Sort-time costs

A sort requires in-memory work as well as disk work. The in-memory work depends on the number of columns that are sorted, the width of the combined sort key, and the number of row combinations that pass the query filter. You can reduce the cost of sorting.

You can use the following formula to calculate the in-memory work that a sort operation requires:

W_m = (c * N_fr)+ (w * N_frlog₂(N_fr))

W_m: is the in-memory work.
c: is the number of columns to order and represents the costs to extract column values from the row and concatenate them into a sort key.
w: is proportional to the width of the combined sort key in bytes and stands for the work to copy or compare one sort key. A numeric value for w depends strongly on the computer hardware in use.
N_fr: is the number of rows that pass the query filter.

Sorting can involve writing information temporarily to disk if the amount of data to sort is large. You can direct the disk writes to occur in the operating-system file space or in a dbspace that the database server manages. For details, see Configure dbspaces for temporary tables and sort files.

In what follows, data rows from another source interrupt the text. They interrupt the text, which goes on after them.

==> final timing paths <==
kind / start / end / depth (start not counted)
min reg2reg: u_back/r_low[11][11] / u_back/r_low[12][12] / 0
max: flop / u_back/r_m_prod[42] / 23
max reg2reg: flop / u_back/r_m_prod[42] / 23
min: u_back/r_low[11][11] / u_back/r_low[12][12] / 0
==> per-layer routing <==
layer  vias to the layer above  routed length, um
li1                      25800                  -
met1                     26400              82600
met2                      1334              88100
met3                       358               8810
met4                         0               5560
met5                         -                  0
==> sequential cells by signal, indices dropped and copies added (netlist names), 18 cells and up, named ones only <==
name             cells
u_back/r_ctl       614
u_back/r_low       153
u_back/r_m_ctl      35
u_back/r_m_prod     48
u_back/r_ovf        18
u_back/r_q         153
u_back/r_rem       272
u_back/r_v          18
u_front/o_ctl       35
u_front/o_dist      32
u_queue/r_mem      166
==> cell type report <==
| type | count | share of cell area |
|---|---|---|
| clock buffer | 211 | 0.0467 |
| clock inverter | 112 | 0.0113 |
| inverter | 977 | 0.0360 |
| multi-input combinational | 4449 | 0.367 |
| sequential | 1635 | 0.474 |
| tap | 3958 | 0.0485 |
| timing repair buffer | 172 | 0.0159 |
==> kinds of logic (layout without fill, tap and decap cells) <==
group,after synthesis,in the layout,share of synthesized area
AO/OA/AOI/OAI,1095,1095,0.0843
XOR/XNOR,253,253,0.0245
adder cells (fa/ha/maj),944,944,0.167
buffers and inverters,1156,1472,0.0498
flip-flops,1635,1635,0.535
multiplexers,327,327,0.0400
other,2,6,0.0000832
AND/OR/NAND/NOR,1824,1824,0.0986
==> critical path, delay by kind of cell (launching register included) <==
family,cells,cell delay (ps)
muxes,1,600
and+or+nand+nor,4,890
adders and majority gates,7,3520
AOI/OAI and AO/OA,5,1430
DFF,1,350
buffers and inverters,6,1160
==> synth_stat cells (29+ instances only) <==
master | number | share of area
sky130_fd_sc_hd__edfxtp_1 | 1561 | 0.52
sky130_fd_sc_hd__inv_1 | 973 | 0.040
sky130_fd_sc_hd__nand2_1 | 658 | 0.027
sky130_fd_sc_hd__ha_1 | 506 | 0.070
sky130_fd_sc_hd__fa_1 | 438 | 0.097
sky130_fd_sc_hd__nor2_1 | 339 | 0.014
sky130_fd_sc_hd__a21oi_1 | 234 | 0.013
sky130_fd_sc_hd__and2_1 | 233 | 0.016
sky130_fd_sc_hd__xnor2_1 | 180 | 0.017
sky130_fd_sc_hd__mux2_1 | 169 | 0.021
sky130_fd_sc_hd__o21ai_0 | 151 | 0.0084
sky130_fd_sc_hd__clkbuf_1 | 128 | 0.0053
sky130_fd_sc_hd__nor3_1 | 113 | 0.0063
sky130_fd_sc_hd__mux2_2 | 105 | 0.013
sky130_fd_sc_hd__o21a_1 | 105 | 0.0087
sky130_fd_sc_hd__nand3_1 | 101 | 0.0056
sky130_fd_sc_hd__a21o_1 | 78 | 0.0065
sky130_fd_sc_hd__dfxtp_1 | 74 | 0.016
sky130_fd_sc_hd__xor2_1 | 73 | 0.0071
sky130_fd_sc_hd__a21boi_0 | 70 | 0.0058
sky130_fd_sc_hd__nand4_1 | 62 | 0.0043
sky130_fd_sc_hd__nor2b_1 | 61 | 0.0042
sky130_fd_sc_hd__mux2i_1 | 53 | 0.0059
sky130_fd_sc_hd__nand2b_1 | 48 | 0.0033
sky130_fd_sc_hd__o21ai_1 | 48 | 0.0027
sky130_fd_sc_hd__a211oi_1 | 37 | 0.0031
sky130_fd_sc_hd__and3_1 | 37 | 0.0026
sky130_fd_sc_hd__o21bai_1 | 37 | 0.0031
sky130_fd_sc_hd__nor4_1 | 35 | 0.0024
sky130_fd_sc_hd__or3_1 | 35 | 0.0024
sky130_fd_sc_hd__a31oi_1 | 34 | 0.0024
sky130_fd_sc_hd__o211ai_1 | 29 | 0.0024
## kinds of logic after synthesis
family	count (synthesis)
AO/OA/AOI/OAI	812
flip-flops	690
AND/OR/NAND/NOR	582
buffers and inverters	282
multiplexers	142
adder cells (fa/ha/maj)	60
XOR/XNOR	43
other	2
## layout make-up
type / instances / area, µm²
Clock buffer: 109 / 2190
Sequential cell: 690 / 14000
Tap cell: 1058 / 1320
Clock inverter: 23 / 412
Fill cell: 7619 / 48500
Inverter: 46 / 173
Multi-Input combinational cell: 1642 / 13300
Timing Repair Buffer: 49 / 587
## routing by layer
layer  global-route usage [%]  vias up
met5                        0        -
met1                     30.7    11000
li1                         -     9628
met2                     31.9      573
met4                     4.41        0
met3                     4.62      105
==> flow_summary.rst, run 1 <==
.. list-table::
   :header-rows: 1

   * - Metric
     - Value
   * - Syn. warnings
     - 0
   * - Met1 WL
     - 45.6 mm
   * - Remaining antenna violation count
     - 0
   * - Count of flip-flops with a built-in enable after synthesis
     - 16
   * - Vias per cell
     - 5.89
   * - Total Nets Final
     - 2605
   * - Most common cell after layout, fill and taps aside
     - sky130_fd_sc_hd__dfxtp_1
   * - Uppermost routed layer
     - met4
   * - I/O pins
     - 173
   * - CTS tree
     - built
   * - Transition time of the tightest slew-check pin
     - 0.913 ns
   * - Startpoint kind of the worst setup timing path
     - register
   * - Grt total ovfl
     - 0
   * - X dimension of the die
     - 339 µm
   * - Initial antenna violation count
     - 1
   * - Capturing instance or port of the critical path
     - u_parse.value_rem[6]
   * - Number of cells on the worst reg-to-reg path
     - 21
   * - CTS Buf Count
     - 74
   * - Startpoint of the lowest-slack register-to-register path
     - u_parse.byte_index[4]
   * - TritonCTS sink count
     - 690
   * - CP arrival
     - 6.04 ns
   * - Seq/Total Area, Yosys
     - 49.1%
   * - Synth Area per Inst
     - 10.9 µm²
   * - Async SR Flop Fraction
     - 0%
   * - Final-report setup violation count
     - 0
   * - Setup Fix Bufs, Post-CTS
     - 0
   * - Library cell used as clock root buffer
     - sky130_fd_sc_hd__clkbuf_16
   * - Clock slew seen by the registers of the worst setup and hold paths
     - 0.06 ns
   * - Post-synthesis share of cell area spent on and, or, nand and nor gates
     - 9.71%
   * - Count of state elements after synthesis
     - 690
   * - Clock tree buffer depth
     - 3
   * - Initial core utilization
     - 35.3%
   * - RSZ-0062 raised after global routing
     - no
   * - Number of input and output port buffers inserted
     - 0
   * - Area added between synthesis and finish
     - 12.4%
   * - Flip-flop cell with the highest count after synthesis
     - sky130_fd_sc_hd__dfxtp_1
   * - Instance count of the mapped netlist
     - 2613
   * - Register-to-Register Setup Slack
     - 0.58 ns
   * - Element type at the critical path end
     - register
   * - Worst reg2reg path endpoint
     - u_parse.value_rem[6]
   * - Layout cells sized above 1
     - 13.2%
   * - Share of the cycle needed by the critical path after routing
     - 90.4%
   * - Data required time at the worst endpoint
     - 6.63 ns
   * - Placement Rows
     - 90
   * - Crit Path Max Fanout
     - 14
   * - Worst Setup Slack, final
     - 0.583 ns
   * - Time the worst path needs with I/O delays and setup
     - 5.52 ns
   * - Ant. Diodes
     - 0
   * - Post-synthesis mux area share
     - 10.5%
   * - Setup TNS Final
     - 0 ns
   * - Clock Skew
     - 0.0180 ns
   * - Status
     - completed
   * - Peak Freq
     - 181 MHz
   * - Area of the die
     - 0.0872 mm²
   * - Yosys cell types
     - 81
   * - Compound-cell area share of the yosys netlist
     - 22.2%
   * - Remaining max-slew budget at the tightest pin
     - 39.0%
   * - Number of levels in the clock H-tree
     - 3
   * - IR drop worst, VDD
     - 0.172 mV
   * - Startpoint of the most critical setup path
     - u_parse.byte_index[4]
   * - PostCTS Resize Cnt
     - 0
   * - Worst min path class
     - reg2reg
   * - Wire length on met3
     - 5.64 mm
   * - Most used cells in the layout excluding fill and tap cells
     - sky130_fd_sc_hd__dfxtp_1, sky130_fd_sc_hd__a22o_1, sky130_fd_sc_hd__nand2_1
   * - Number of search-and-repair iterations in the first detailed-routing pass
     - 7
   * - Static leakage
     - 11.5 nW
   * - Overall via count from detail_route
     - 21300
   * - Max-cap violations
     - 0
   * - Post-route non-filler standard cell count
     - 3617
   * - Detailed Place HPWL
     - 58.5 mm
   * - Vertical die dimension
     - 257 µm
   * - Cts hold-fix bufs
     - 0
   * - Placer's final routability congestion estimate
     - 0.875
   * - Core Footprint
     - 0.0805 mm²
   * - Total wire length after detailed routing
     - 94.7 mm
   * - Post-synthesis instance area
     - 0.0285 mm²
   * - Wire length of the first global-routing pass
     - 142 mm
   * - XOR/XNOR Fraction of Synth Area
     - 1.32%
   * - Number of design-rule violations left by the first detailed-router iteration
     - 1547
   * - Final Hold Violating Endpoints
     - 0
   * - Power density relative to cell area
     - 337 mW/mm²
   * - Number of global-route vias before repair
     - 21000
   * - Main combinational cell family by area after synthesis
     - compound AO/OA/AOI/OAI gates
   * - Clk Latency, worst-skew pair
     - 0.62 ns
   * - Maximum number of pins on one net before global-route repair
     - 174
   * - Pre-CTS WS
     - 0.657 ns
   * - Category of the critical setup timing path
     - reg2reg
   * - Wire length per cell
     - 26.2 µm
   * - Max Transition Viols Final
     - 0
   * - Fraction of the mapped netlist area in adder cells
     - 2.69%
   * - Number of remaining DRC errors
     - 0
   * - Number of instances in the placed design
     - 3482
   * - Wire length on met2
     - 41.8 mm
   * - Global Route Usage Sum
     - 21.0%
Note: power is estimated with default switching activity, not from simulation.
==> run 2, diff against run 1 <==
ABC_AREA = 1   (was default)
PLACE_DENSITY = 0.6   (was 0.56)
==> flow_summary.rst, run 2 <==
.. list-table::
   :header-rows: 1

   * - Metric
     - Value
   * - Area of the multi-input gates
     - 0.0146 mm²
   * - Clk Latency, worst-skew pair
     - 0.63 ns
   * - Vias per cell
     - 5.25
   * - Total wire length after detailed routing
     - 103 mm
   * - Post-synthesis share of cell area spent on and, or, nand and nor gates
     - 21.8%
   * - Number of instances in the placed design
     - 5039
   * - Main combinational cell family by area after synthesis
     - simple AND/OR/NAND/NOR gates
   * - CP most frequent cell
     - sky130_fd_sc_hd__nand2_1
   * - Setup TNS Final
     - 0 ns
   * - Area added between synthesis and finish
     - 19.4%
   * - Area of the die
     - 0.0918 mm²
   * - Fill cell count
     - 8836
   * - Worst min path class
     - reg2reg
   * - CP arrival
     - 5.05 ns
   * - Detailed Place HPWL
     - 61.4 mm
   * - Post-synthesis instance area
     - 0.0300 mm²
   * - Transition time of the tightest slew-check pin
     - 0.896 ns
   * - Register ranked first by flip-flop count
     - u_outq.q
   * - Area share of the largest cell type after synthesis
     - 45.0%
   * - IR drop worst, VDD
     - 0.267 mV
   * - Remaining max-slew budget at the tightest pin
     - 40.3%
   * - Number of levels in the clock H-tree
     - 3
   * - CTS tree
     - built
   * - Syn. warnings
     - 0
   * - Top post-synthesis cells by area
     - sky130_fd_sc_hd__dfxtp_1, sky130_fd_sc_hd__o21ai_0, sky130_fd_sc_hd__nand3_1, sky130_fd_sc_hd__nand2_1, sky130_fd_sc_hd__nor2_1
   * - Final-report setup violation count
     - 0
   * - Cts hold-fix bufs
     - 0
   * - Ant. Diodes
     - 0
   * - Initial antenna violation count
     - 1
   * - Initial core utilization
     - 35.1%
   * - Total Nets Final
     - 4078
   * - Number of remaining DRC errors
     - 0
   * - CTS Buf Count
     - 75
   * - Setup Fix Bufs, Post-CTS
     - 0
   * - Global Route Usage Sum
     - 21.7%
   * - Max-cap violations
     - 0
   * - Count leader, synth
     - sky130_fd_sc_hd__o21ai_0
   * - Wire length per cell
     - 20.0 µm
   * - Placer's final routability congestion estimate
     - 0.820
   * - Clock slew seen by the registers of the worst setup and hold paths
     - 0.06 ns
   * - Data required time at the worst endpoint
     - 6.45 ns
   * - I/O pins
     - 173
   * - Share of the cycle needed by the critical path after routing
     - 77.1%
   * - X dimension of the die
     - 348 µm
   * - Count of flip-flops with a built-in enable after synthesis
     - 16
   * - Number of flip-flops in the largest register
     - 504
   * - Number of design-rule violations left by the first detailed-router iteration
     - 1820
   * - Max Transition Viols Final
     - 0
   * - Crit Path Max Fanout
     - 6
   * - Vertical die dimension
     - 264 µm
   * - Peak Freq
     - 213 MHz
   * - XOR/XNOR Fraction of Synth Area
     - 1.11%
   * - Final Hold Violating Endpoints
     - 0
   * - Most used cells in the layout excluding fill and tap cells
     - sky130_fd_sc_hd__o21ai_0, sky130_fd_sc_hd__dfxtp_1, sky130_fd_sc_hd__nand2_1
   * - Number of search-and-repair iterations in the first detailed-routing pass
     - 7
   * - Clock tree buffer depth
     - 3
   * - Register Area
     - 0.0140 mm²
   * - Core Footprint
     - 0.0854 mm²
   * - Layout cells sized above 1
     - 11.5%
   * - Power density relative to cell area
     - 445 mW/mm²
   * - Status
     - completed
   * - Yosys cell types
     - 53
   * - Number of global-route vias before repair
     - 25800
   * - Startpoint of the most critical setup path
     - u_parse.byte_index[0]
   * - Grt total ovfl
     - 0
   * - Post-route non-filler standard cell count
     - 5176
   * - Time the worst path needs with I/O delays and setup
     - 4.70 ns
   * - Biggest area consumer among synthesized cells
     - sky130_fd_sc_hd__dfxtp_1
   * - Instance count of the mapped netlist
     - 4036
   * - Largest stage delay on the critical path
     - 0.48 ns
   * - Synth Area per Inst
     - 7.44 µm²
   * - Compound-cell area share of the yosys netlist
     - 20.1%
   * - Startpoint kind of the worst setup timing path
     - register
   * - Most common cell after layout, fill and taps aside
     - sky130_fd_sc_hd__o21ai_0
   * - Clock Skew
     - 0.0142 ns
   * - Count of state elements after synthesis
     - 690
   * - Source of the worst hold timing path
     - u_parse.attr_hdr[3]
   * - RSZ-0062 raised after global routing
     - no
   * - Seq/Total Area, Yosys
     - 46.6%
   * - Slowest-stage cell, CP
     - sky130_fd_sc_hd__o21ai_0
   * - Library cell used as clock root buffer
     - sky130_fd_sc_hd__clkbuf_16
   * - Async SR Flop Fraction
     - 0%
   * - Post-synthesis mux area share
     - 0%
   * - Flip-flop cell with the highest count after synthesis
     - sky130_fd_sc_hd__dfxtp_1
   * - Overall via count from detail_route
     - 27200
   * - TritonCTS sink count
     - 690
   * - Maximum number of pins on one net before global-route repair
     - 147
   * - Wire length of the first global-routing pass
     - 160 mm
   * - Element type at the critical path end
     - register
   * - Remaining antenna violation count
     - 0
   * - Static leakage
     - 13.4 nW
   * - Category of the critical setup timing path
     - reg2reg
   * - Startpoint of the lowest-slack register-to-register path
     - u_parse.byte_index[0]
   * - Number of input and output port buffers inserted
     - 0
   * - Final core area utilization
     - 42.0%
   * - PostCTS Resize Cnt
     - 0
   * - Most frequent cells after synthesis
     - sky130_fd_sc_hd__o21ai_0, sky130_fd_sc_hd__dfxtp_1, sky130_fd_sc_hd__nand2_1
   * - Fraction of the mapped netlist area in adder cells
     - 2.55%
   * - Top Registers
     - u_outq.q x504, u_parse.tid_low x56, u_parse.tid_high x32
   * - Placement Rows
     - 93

The disk work depends on the number of disk pages where rows appear, the number of rows that meet the conditions of the query predicate, the number of rows that can be placed on a sorted page, and the number of merge operations that must be performed. Use the following formula to calculate the disk work that a sort operation requires:

W_d = p + (N_fr/N_rp) * 2 * (m - 1))

W_d: is the disk work.
p: is the number of disk pages.
N_fr: is the number of rows that pass the filters.
N_rp: is the number of rows that can be placed on a page.
m: represents the number of levels of merge that the sort must use.

The factor m depends on the number of sort keys that can be held in memory. If there are no filters, N_fr/N_rp is equivalent to p.

When all the keys can be held in memory, m=1 and the disk work is equivalent to p. In other words, the rows are read and sorted in memory.

For moderate to large tables, rows are sorted in batches that fit in memory, and then the batches are merged. When m=2, the rows are read, sorted, and written in batches. Then the batches are read again and merged, resulting in disk work proportional to the following value:

W_d = p + (2 * (N_fr/N_rp))

The more specific the filters, the fewer the rows that are sorted. As the number of rows increases, and the amount of memory decreases, the amount of disk work increases.

To reduce the cost of sorting, use the following methods:

Make your filters as specific (selective) as possible.
Limit the projection list to the columns that are relevant to your problem.